“Já fomos mais silenciosas. Mas, ao ganhar o
direito à voz, nos tornamos mulheres aflitas, que não se permitem um
momento de quietude. Falamos, falamos, falamos compulsivamente, como se
fosse contra-indicado guardar-se um pouco, como se o silêncio pudesse
nos inchar. Já sofremos com mais pudor. Hoje nossas deprês são
extravasadas, distribuídas, ofertadas, viram capa de revista, como se a
dor fosse uma inimiga a ser despejada,
como se o sofrimento fosse algo venenoso e necessitasse de expulsão,
como se não valesse a pena alimentar-se dele e através dele crescer. Já
fomos mães mais atentas, que geravam por mais tempo, por bem mais do que
nove meses. Levávamos os filhos dentro de nossas vidas por longos anos.

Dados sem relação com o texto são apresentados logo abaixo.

--- src/rtl/mem_access_unit.sv ---
// mem_access_unit: MEM-stage load/store front end for a word-only data memory.
// Adds byte/halfword loads with sign or zero extension, alignment checking,
// and sub-word stores to RAM as a two-cycle read-modify-write.
//
// Handshake: there is no valid/ready pair on the request side. A request is
// presented while req_load/req_store is high and is consumed at the next edge
// unless stall is high, in which case the pipeline holds it for another cycle.
// mem_wait from the memory side forces stall and suppresses every access.
module mem_access_unit #(
   parameter logic [31:0] RAM_LIMIT = 32'h0000_0400
) (
   input  logic        clk,
   input  logic        reset,
   input  logic        req_load,
   input  logic        req_store,
   input  logic [1:0]  req_size,
   input  logic        req_unsigned,
   input  logic [31:0] req_addr,
   input  logic [31:0] req_wdata,
   output logic        stall,
   output logic        ld_valid,
   output logic [31:0] ld_data,
   output logic        exc_align,
   output logic [31:0] exc_addr,
   output logic        mem_rd,
   output logic        mem_wr,
   output logic [31:0] mem_addr,
   output logic [31:0] mem_wdata,
   input  logic [31:0] mem_rdata,
   input  logic        mem_wait
);

   typedef enum logic {
      IDLE   = 1'b0,
      RMW_WR = 1'b1
   } state_t;

   state_t      state;
   state_t      state_next;
   logic [31:0] merge_q;
   logic [31:0] merge_next;
   logic [31:0] addr_q;
   logic [31:0] addr_next;

   logic        has_req;
   logic        illegal;
   logic [7:0]  byte_sel;
   logic [15:0] half_sel;
   logic [31:0] load_ext;
   logic [31:0] merged;

   // Decode request legality; sub-word stores outside RAM cannot do RMW.
   always_comb begin
      has_req = req_load | req_store;
      illegal = 1'b0;
      if (has_req) begin
         if (req_size == 2'b11)                              illegal = 1'b1;
         if (req_size == 2'b01 && req_addr[0])               illegal = 1'b1;
         if (req_size == 2'b10 && req_addr[1:0] != 2'b00)    illegal = 1'b1;
         if (req_load && req_store)                          illegal = 1'b1;
         if (req_store && !req_size[1] && req_addr >= RAM_LIMIT) illegal = 1'b1;
      end
   end

   // Select the addressed little-endian lane and extend it for loads.
   always_comb begin
      byte_sel = mem_rdata[{req_addr[1:0], 3'b000} +: 8];
      half_sel = req_addr[1] ? mem_rdata[31:16] : mem_rdata[15:0];
      case (req_size)
         2'b00:   load_ext = req_unsigned ? {24'h0, byte_sel} : {{24{byte_sel[7]}}, byte_sel};
         2'b01:   load_ext = req_unsigned ? {16'h0, half_sel} : {{16{half_sel[15]}}, half_sel};
         default: load_ext = mem_rdata;
      endcase
   end

   // Build the RMW word: current memory word with the addressed lane replaced.
   always_comb begin
      merged = mem_rdata;
      if (req_size == 2'b00) begin
         merged[{req_addr[1:0], 3'b000} +: 8] = req_wdata[7:0];
      end else begin
         merged[{req_addr[1], 4'b0000} +: 16] = req_wdata[15:0];
      end
   end

   // Next-state and output decode; reset and mem_wait force quiet outputs.
   always_comb begin
      state_next = state;
      merge_next = merge_q;
      addr_next  = addr_q;
      stall      = 1'b0;
      ld_valid   = 1'b0;
      ld_data    = 32'h0;
      exc_align  = 1'b0;
      mem_rd     = 1'b0;
      mem_wr     = 1'b0;
      mem_addr   = {req_addr[31:2], 2'b00};
      mem_wdata  = 32'h0;
      if (reset) begin
         // Outputs stay idle so a pending RMW write is dropped.
      end else if (mem_wait) begin
         stall = 1'b1;
         if (state == RMW_WR) begin
            mem_addr = {addr_q[31:2], 2'b00};
         end
      end else begin
         case (state)
            IDLE: begin
               if (illegal) begin
                  exc_align = 1'b1;
               end else if (req_load) begin
                  mem_rd   = 1'b1;
                  ld_valid = 1'b1;
                  ld_data  = load_ext;
               end else if (req_store) begin
                  if (req_size == 2'b10) begin
                     mem_wr    = 1'b1;
                     mem_wdata = req_wdata;
                  end else begin
                     mem_rd     = 1'b1;
                     stall      = 1'b1;
                     merge_next = merged;
                     addr_next  = req_addr;
                     state_next = RMW_WR;
                  end
               end
            end
            default: begin
               mem_wr     = 1'b1;
               mem_addr   = {addr_q[31:2], 2'b00};
               mem_wdata  = merge_q;
               state_next = IDLE;
            end
         endcase
      end
   end

   // State, RMW holding registers and the faulting-address capture.
   always_ff @(posedge clk) begin
      if (reset) begin
         state    <= IDLE;
         merge_q  <= 32'h0;
         addr_q   <= 32'h0;
         exc_addr <= 32'h0;
      end else begin
         state   <= state_next;
         merge_q <= merge_next;
         addr_q  <= addr_next;
         if (exc_align) begin
            exc_addr <= req_addr;
         end
      end
   end

endmodule

--- config.mk ---
export PLATFORM = sky130hd
export DESIGN_NAME = mem_access_unit
export DESIGN_NICKNAME = d
export VERILOG_FILES = /design/src/rtl/mem_access_unit.sv
export SDC_FILE = /design/constraint.sdc
export NUM_CORES = 1
export LEC_CHECK = 0
export ABC_AREA = 1
export CORE_UTILIZATION = 48
export CTS_BUF_LIST = sky130_fd_sc_hd__clkbuf_4
export DETAILED_ROUTE_END_ITERATION = 12
export MAX_ROUTING_LAYER = met4
export PLACE_DENSITY_LB_ADDON = 0.08
export RECOVER_POWER = 25
export SLEW_MARGIN = 20
export SYNTH_ARGS = -nofsm -noshare
export SYNTH_HDL_FRONTEND = slang
export SYNTH_SLANG_ARGS = --single-unit
--- constraint.sdc ---
create_clock -name clk -period 3.9 [get_ports clk]
set_clock_uncertainty 0.1 [all_clocks]
set_input_delay 0.78 -clock clk [delete_from_list [all_inputs] [get_ports clk]]
set_output_delay 0.78 -clock clk [all_outputs]
set_load 0.005 [all_outputs]
==> impl_metrics.xml <==
<?xml version="1.0" encoding="UTF-8"?>
<metrics>
  <group name="run_status">
    <metric name="outcome" unit="">finished, final reports clean</metric>
  </group>
  <group name="yosys">
    <metric name="postSynthAreaPerCell" unit="sq um">5.70</metric>
    <metric name="synth_top_cell_area_share" unit="%">27.5</metric>
    <metric name="synthCells" unit="">1211</metric>
    <metric name="synthXorXnorAreaFrac" unit="%">0</metric>
    <metric name="seq_total_area_yosys" unit="%">27.5</metric>
    <metric name="synthSimpleGateAreaFrac" unit="%">41.3</metric>
    <metric name="synth.ff_latch_count" unit="">95</metric>
    <metric name="yosys.cell_types.count" unit="">34</metric>
    <metric name="post-synth-top-count-cell" unit="">nand2_1</metric>
    <metric name="synth_adder_area_share" unit="%">0.725</metric>
    <metric name="ys_dominant_reg_cell" unit="">dfxtp_1</metric>
    <metric name="muxShareOfSynthArea" unit="%">0.145</metric>
    <metric name="synth_compound_area_share" unit="%">15.4</metric>
    <metric name="synthesis.area" unit="sq um">6910</metric>
    <metric name="synth_top_family_by_area" unit="">simple AND/OR/NAND/NOR gates</metric>
    <metric name="area_leader_netlist" unit="">dfxtp_1</metric>
    <metric name="ys_top_cells_by_area" unit="">dfxtp_1 (28%), nand2_1 (20%), inv_1 (8.3%), a21oi_1 (7.8%), nor2_1 (6.4%)</metric>
    <metric name="synth_warnings" unit="">0</metric>
    <metric name="async_reset_ff_share" unit="%">0</metric>
    <metric name="synth_enable_flop_cells" unit="">0</metric>
    <metric name="synthTopCellsByCount" unit="">nand2_1 (377), inv_1 (152), nor2_1 (117), a21oi_1 (108), dfxtp_1 (95)</metric>
  </group>
  <group name="cts">
    <metric name="worst_path_clk_slew" unit="ps">140</metric>
    <metric name="cts.htree.levels" unit="">3</metric>
    <metric name="cts_tree" unit="">yes</metric>
    <metric name="cts-hold-fix-buffers" unit="">0</metric>
    <metric name="numCtsBuffers" unit="">9</metric>
    <metric name="clock_tree.buffer_depth" unit="">2</metric>
    <metric name="clockRootBuffer" unit="">clkbuf_4</metric>
    <metric name="cts_num_sinks" unit="">95</metric>
    <metric name="clk_latency" unit="ps">480</metric>
  </group>
  <group name="placement">
    <metric name="routabilityCongestion" unit="">0.954</metric>
    <metric name="place.detailed.hpwl" unit="microns">18500</metric>
    <metric name="place_ws" unit="ps">-50.3</metric>
    <metric name="post-place-cells" unit="">1596</metric>
    <metric name="port_buffers" unit="">234</metric>
  </group>
  <group name="critical_path">
    <metric name="worstReg2RegStart" unit="">state</metric>
    <metric name="capture_point_of_the_worst_reg_to_reg_path" unit="">exc_addr[4]</metric>
    <metric name="critPathLaunchType" unit="">input pin</metric>
    <metric name="cp-startpoint" unit="">req_addr[1]</metric>
    <metric name="crit_fanout" unit="">33</metric>
    <metric name="crit_arrival" unit="ps">2960</metric>
    <metric name="critPathRequiredTime" unit="ps">3020</metric>
    <metric name="rr_worst_depth" unit="">5</metric>
    <metric name="critPathKind" unit="">in2out</metric>
    <metric name="setup.reg_to_reg.worst_slack" unit="ps">1370</metric>
    <metric name="endpoint_kind" unit="">output port</metric>
  </group>
  <group name="power_and_ir_drop">
    <metric name="share_comb_of_total_power" unit="%">31.3</metric>
    <metric name="power.switching" unit="mW">0.791</metric>
    <metric name="p_leak" unit="nW">4.66</metric>
    <metric name="cell_internal_pwr" unit="mW">1.54</metric>
    <metric name="power.sequential.fraction" unit="%">43.5</metric>
    <metric name="clock_power_share" unit="%">25.2</metric>
    <metric name="worst_ir_drop_vdd" unit="mV">0.139</metric>
    <metric name="power_per_cell_area" unit="nW/um^2">234</metric>
    <metric name="switching_share" unit="%">34.0</metric>
  </group>
  <group name="sta">
    <metric name="min_period" unit="ps">3840</metric>
    <metric name="max-slew-margin-rel" unit="%">2.09</metric>
    <metric name="layout_worst_path_cycle_share" unit="%">98.5</metric>
    <metric name="setup_viol_count_final" unit="">0</metric>
    <metric name="timing.final.ws_setup" unit="ps">60.1</metric>
    <metric name="setup_repair_after_global_routing_missed_its_margin" unit="">true</metric>
    <metric name="maxSlewViolCount" unit="">0</metric>
    <metric name="max_freq" unit="GHz">0.260</metric>
    <metric name="finalSetupTns" unit="ps">0</metric>
    <metric name="timing_hold_violations_final" unit="">0</metric>
    <metric name="worst_pin_slew" unit="ps">1470</metric>
  </group>
  <group name="die">
    <metric name="rows" unit="">43</metric>
    <metric name="core_area" unit="sq um">13900</metric>
    <metric name="fp.dieArea" unit="sq um">14900</metric>
    <metric name="die_height" unit="microns">122</metric>
    <metric name="top_level_ports" unit="">237</metric>
    <metric name="die_x" unit="microns">122</metric>
    <metric name="floorplan.initialDensity" unit="%">49.6</metric>
  </group>
  <group name="global_route">
    <metric name="gr-total-overflow" unit="">0</metric>
    <metric name="vias_in_the_first_global_route" unit="">7707</metric>
    <metric name="grt_first_pass_wirelength" unit="microns">38200</metric>
    <metric name="antenna_found_initial" unit="">1</metric>
    <metric name="grt_util_all_layers" unit="%">33.7</metric>
    <metric name="largest_net_degree_at_the_start_of_global_routing" unit="">62</metric>
  </group>
  <group name="hold_path">
    <metric name="holdPathStages" unit="">2</metric>
    <metric name="hp-start" unit="">addr_q[27]</metric>
    <metric name="hold_path_end" unit="">addr_q[27]</metric>
    <metric name="holdCritPathClass" unit="">reg2reg</metric>
  </group>
  <group name="route">
    <metric name="drtPass1Iterations" unit="">5</metric>
    <metric name="via_count" unit="">8574</metric>
    <metric name="routed_via_density" unit="">5.30</metric>
    <metric name="drt_first_iter_violations" unit="">736</metric>
    <metric name="wl_per_cell" unit="microns">15.3</metric>
    <metric name="detail_route.wirelength" unit="microns">24800</metric>
    <metric name="route.antenna.remaining_nets" unit="">0</metric>
    <metric name="remaining_drc_errors" unit="">0</metric>
  </group>
  <group name="cells_and_area">
    <metric name="final_cell_count_no_fill" unit="">1618</metric>
    <metric name="fillerInstances" unit="">1273</metric>
    <metric name="flow.area_growth_from_synthesis" unit="%">43.9</metric>
    <metric name="design.final.nets" unit="">1540</metric>
    <metric name="drive_above_1_share" unit="%">8.49</metric>
    <metric name="share_of_the_core_filled_with_cells_in_the_final_layout" unit="%">71.3</metric>
  </group>
  <group name="flow_run">
    <metric name="drv.max_cap_violation_count" unit="">0</metric>
  </group>
</metrics>
[how the worst max path moves through the flow]
| stage | end | depth (start not counted) |
|---|---|---|
| after floorplan | mem_wdata[18] | 14 |
| after global placement | mem_wdata[21] | 11 |
| after detailed placement | mem_wdata[7] | 11 |
| after CTS | mem_wdata[7] | 11 |
| after global routing | ld_data[20] | 9 |
| final | ld_data[20] | 9 |
[area by class of cell]
class                      instances  area [sq um]  share of cell area [%]
multi-input combinational        863          4050                    40.7
timing repair buffer             300          3000                    30.1
sequential                        95          1900                    19.1
inverter                         163           613                    6.17
tap                              180           225                    2.27
clock inverter                     7          86.3                   0.868
clock buffer                       9          67.6                   0.680
antenna                            1          2.50                  0.0252
[cell usage in the layout (no fill, tap or decap), types with 2 or more instances in the layout]
master,count
clkdlybuf4s50_1,176
buf_12,6
o22ai_1,16
a21oi_1,106
dfxtp_1,94
inv_1,152
inv_8,2
a21oi_2,2
nand2_2,4
nor2_2,5
nor3_2,13
nand3_1,41
ha_1,3
a221oi_1,8
clkbuf_4,9
inv_6,2
nand4_1,50
o21ai_1,3
nor3_1,35
nor2_1,114
a31oi_1,7
buf_4,54
nand2_1,373
conb_1,2
buf_6,4
dlygate4sd3_1,32
nand3b_1,16
dlymetal6s2s_1,24
o21ai_0,54
nand3_2,2
clkinv_1,4
inv_2,6
[cells by family (layout without fill, tap and decap cells)]
kind of cell | count (synthesis) | after routing
buffers and inverters | 254 | 479
and+or+nand+nor | 657 | 657
DFF | 95 | 95
muxes | 1 | 1
other | 1 | 3
AOI/OAI and AO/OA | 199 | 199
adders and majority gates | 4 | 4
[routing by layer]
| metal | part of all wire, % | wire [microns] | global-route usage, % | up-vias |
|---|---|---|---|---|
| li1 | - | - | - | 4307 |
| met1 | 41 | 10200 | 39.4 | 3870 |
| met2 | 49 | 12200 | 57.9 | 339 |
| met3 | 6.6 | 1650 | 4.96 | 58 |
| met4 | 3.2 | 798 | 13.3 | 0 |
| met5 | 0 | 0 | - | - |
[through the flow]
stage	hold slack (ps)	cell area [sq um]	total power [mW]
2_1_floorplan	319	6910	1.39
3_3_place_gp	326	9610	1.73
3_5_place_dp	330	9610	1.74
4_1_cts	350	9770	2.32
5_1_grt	362	9940	2.45
6_report	347	9940	2.33
[worst max-delay path: stages]
cell and delay, ps:
clkdlybuf4s50_1 450, inv_2 120, ha_2 200, clkinv_2 100
a21oi_4 160, nand4_1 170, buf_12 220, nor3_1 230
clkdlybuf4s50_1 540
[what timing repair did]
item / CTS / global route
endpoints found under the setup margin: 33 / 56
setup buffers: 0 / 4
gates cloned: 0 / 1
gates resized for setup: 4 / 40
pin swaps: 0 / 1
endpoints found under the hold margin: 0 / 0
[power groups by stage]
stage | Sequential [mW] | Combinational [mW] | Clock, mW
3_5_place_dp | 1.03 | 0.707 | 0
4_1_cts | 1.01 | 0.710 | 0.596
5_1_grt | 1.02 | 0.795 | 0.641
6_report | 1.01 | 0.728 | 0.586
3_3_place_gp | 1.03 | 0.701 | 0
2_1_floorplan | 1.03 | 0.357 | 0
[sequential cells by signal, summed over array words and instances, names as in the netlist]
register	cells
state	1
addr_q	30
exc_addr	32
merge_q	32
Power figures use the tool's default switching activity.
===== src/rtl/elevator_sched.sv =====
// Single-car LOOK elevator scheduler: latches hall/cab calls, times floor-to-floor
// travel and door dwell, and serves calls in the current sweep direction first.
module elevator_sched #(
    parameter int NUM_FLOORS    = 10,
    parameter int FLOOR_BITS    = $clog2(NUM_FLOORS),
    parameter int TRAVEL_CYCLES = 4,
    parameter int DOOR_CYCLES   = 6
) (
    input  logic                  clk,
    input  logic                  resetN,
    input  logic [NUM_FLOORS-1:0] upreq,
    input  logic [NUM_FLOORS-1:0] downreq,
    input  logic [NUM_FLOORS-1:0] carreq,
    output logic [FLOOR_BITS-1:0] floor,
    output logic                  up,
    output logic                  down,
    output logic                  open,
    output logic                  dir_up,
    output logic [NUM_FLOORS-1:0] up_pend,
    output logic [NUM_FLOORS-1:0] down_pend,
    output logic [NUM_FLOORS-1:0] car_pend,
    output logic                  busy
);

    localparam int TMAX = (TRAVEL_CYCLES > DOOR_CYCLES) ? TRAVEL_CYCLES : DOOR_CYCLES;
    localparam int TW   = (TMAX > 1) ? $clog2(TMAX) : 1;
    localparam logic [TW-1:0] TRAVEL_LOAD = TW'(TRAVEL_CYCLES - 1);
    localparam logic [TW-1:0] DOOR_LOAD   = TW'(DOOR_CYCLES - 1);
    localparam logic [TW-1:0] TIMER_ZERO  = {TW{1'b0}};
    localparam logic [NUM_FLOORS-1:0] UP_MASK  = {1'b0, {(NUM_FLOORS-1){1'b1}}};
    localparam logic [NUM_FLOORS-1:0] DN_MASK  = {{(NUM_FLOORS-1){1'b1}}, 1'b0};
    localparam logic [NUM_FLOORS-1:0] ONE_HOT0 = {{(NUM_FLOORS-1){1'b0}}, 1'b1};

    typedef enum logic [1:0] {
        IDLE = 2'd0,
        MOVE = 2'd1,
        DOOR = 2'd2
    } state_t;

    function automatic logic any_above(input logic [NUM_FLOORS-1:0] v,
                                       input logic [FLOOR_BITS-1:0] f);
        logic r;
        r = 1'b0;
        for (int i = 0; i < NUM_FLOORS; i++) begin
            if (i > int'(f)) begin
                r = r | v[i];
            end else begin
                r = r;
            end
        end
        return r;
    endfunction

    function automatic logic any_below(input logic [NUM_FLOORS-1:0] v,
                                       input logic [FLOOR_BITS-1:0] f);
        logic r;
        r = 1'b0;
        for (int i = 0; i < NUM_FLOORS; i++) begin
            if (i < int'(f)) begin
                r = r | v[i];
            end else begin
                r = r;
            end
        end
        return r;
    endfunction

    state_t                  state_q;
    logic [FLOOR_BITS-1:0]   floor_q;
    logic                    dir_up_q;
    logic [TW-1:0]           timer_q;
    logic [NUM_FLOORS-1:0]   up_pend_q, down_pend_q, car_pend_q;
    logic [NUM_FLOORS-1:0]   up_pend_d, down_pend_d, car_pend_d;
    logic                    clr_up_q, clr_dn_q;
    logic                    up_q, down_q, open_q, busy_q;

    logic [NUM_FLOORS-1:0]   all_pend_s, clr_vec_s;
    logic [FLOOR_BITS-1:0]   nf_s, df_s;
    logic                    above_s, below_s, go_up_s;
    logic                    beyond_s, opposite_s, ent_up_s, ent_dn_s, entry_dir_s;
    logic                    serve_s, stop_s, door_entry_s;
    logic                    clr_en_s, clr_up_s, clr_dn_s;

    // Request bookkeeping and the stop/serve decisions taken at the next edge.
    always_comb begin
        all_pend_s = up_pend_q | down_pend_q | car_pend_q;
        above_s    = any_above(all_pend_s, floor_q);
        below_s    = any_below(all_pend_s, floor_q);
        go_up_s    = above_s & (dir_up_q | ~below_s);
        if (dir_up_q) begin
            nf_s = floor_q + FLOOR_BITS'(1);
        end else begin
            nf_s = floor_q - FLOOR_BITS'(1);
        end
        // df_s is the floor at which a door would open on this edge
        if (state_q == MOVE) begin
            df_s = nf_s;
        end else begin
            df_s = floor_q;
        end
        if (dir_up_q) begin
            beyond_s   = any_above(all_pend_s, df_s);
            opposite_s = any_below(all_pend_s, df_s);
        end else begin
            beyond_s   = any_below(all_pend_s, df_s);
            opposite_s = any_above(all_pend_s, df_s);
        end
        ent_up_s    = dir_up_q | ~beyond_s;
        ent_dn_s    = ~dir_up_q | ~beyond_s;
        entry_dir_s = dir_up_q ^ (~beyond_s & opposite_s);
        // Only open the door for a call the stop would actually clear, otherwise an
        // opposite-direction hall call left at this floor would reopen it forever.
        serve_s = car_pend_q[floor_q] | (ent_up_s & up_pend_q[floor_q])
                | (ent_dn_s & down_pend_q[floor_q]);
        stop_s  = car_pend_q[nf_s] | (dir_up_q & up_pend_q[nf_s])
                | (~dir_up_q & down_pend_q[nf_s]) | ~beyond_s;
        case (state_q)
            IDLE:    door_entry_s = serve_s;
            MOVE:    door_entry_s = (timer_q == TIMER_ZERO) & stop_s;
            default: door_entry_s = 1'b0;
        endcase
        if (door_entry_s) begin
            clr_en_s = 1'b1;
            clr_up_s = ent_up_s;
            clr_dn_s = ent_dn_s;
        end else if (state_q == DOOR) begin
            clr_en_s = 1'b1;
            clr_up_s = clr_up_q;
            clr_dn_s = clr_dn_q;
        end else begin
            clr_en_s = 1'b0;
            clr_up_s = 1'b0;
            clr_dn_s = 1'b0;
        end
        clr_vec_s   = ONE_HOT0 << df_s;
        car_pend_d  = (car_pend_q | carreq) & ~(clr_vec_s & {NUM_FLOORS{clr_en_s}});
        up_pend_d   = (up_pend_q | (upreq & UP_MASK)) & ~(clr_vec_s & {NUM_FLOORS{clr_up_s}});
        down_pend_d = (down_pend_q | (downreq & DN_MASK)) & ~(clr_vec_s & {NUM_FLOORS{clr_dn_s}});
    end

    // Scheduler FSM with registered motion/door strobes.
    always_ff @(posedge clk) begin
        if (resetN) begin
            state_q     <= IDLE;
            floor_q     <= {FLOOR_BITS{1'b0}};
            dir_up_q    <= 1'b1;
            timer_q     <= TIMER_ZERO;
            up_pend_q   <= {NUM_FLOORS{1'b0}};
            down_pend_q <= {NUM_FLOORS{1'b0}};
            car_pend_q  <= {NUM_FLOORS{1'b0}};
            clr_up_q    <= 1'b0;
            clr_dn_q    <= 1'b0;
            up_q        <= 1'b0;
            down_q      <= 1'b0;
            open_q      <= 1'b0;
            busy_q      <= 1'b0;
        end else begin
            up_pend_q   <= up_pend_d;
            down_pend_q <= down_pend_d;
            car_pend_q  <= car_pend_d;
            case (state_q)
                IDLE: begin
                    if (serve_s) begin
                        state_q  <= DOOR;
                        timer_q  <= DOOR_LOAD;
                        dir_up_q <= entry_dir_s;
                        clr_up_q <= ent_up_s;
                        clr_dn_q <= ent_dn_s;
                        open_q   <= 1'b1;
                        busy_q   <= 1'b1;
                    end else if (go_up_s) begin
                        state_q  <= MOVE;
                        timer_q  <= TRAVEL_LOAD;
                        dir_up_q <= 1'b1;
                        up_q     <= 1'b1;
                        busy_q   <= 1'b1;
                    end else if (below_s) begin
                        state_q  <= MOVE;
                        timer_q  <= TRAVEL_LOAD;
                        dir_up_q <= 1'b0;
                        down_q   <= 1'b1;
                        busy_q   <= 1'b1;
                    end else begin
                        state_q  <= IDLE;
                    end
                end
                MOVE: begin
                    if (timer_q == TIMER_ZERO) begin
                        floor_q <= nf_s;
                        if (stop_s) begin
                            state_q  <= DOOR;
                            timer_q  <= DOOR_LOAD;
                            dir_up_q <= entry_dir_s;
                            clr_up_q <= ent_up_s;
                            clr_dn_q <= ent_dn_s;
                            up_q     <= 1'b0;
                            down_q   <= 1'b0;
                            open_q   <= 1'b1;
                        end else begin
                            timer_q  <= TRAVEL_LOAD;
                        end
                    end else begin
                        timer_q <= timer_q - TW'(1);
                    end
                end
                DOOR: begin
                    if (timer_q == TIMER_ZERO) begin
                        state_q <= IDLE;
                        open_q  <= 1'b0;
                        busy_q  <= 1'b0;
                    end else begin
                        timer_q <= timer_q - TW'(1);
                    end
                end
                default: begin
                    state_q <= IDLE;
                    timer_q <= TIMER_ZERO;
                    up_q    <= 1'b0;
                    down_q  <= 1'b0;
                    open_q  <= 1'b0;
                    busy_q  <= 1'b0;
                end
            endcase
        end
    end

    assign floor     = floor_q;
    assign up        = up_q;
    assign down      = down_q;
    assign open      = open_q;
    assign dir_up    = dir_up_q;
    assign busy      = busy_q;
    assign up_pend   = up_pend_q;
    assign down_pend = down_pend_q;
    assign car_pend  = car_pend_q;

endmodule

Hoje temos mais pressa em entregá-los para o mundo, a responsabilidade
pesa, e como peso é tudo o que não queremos, acabamos por nos aliviar
dos compromissos severos de toda educação. Já fomos mais românticas.
Hoje o sexo é mais importante, queima calorias, melhora a pele e não
duvido que um coração vazio também ajude na hora de subir na balança.
Por um lado, conquistamos tanto, e, por outro, estamos nos esvaziando,
querendo tudo rápido demais e abrindo mão de aproveitar o que a vida tem
de melhor: o sabor, o gosto. Calma, meninas. Amor não engorda.
Discrição não engorda. Reflexão não engorda. Não é preciso se agitar
tanto, correr tanto, falar tanto, brigar tanto, nada disso é exercício
aeróbico, é apenas tensão. Nesse ritmo, perderemos a beleza da
feminilidade e acabaremos secas não só por fora, mas por dentro também.”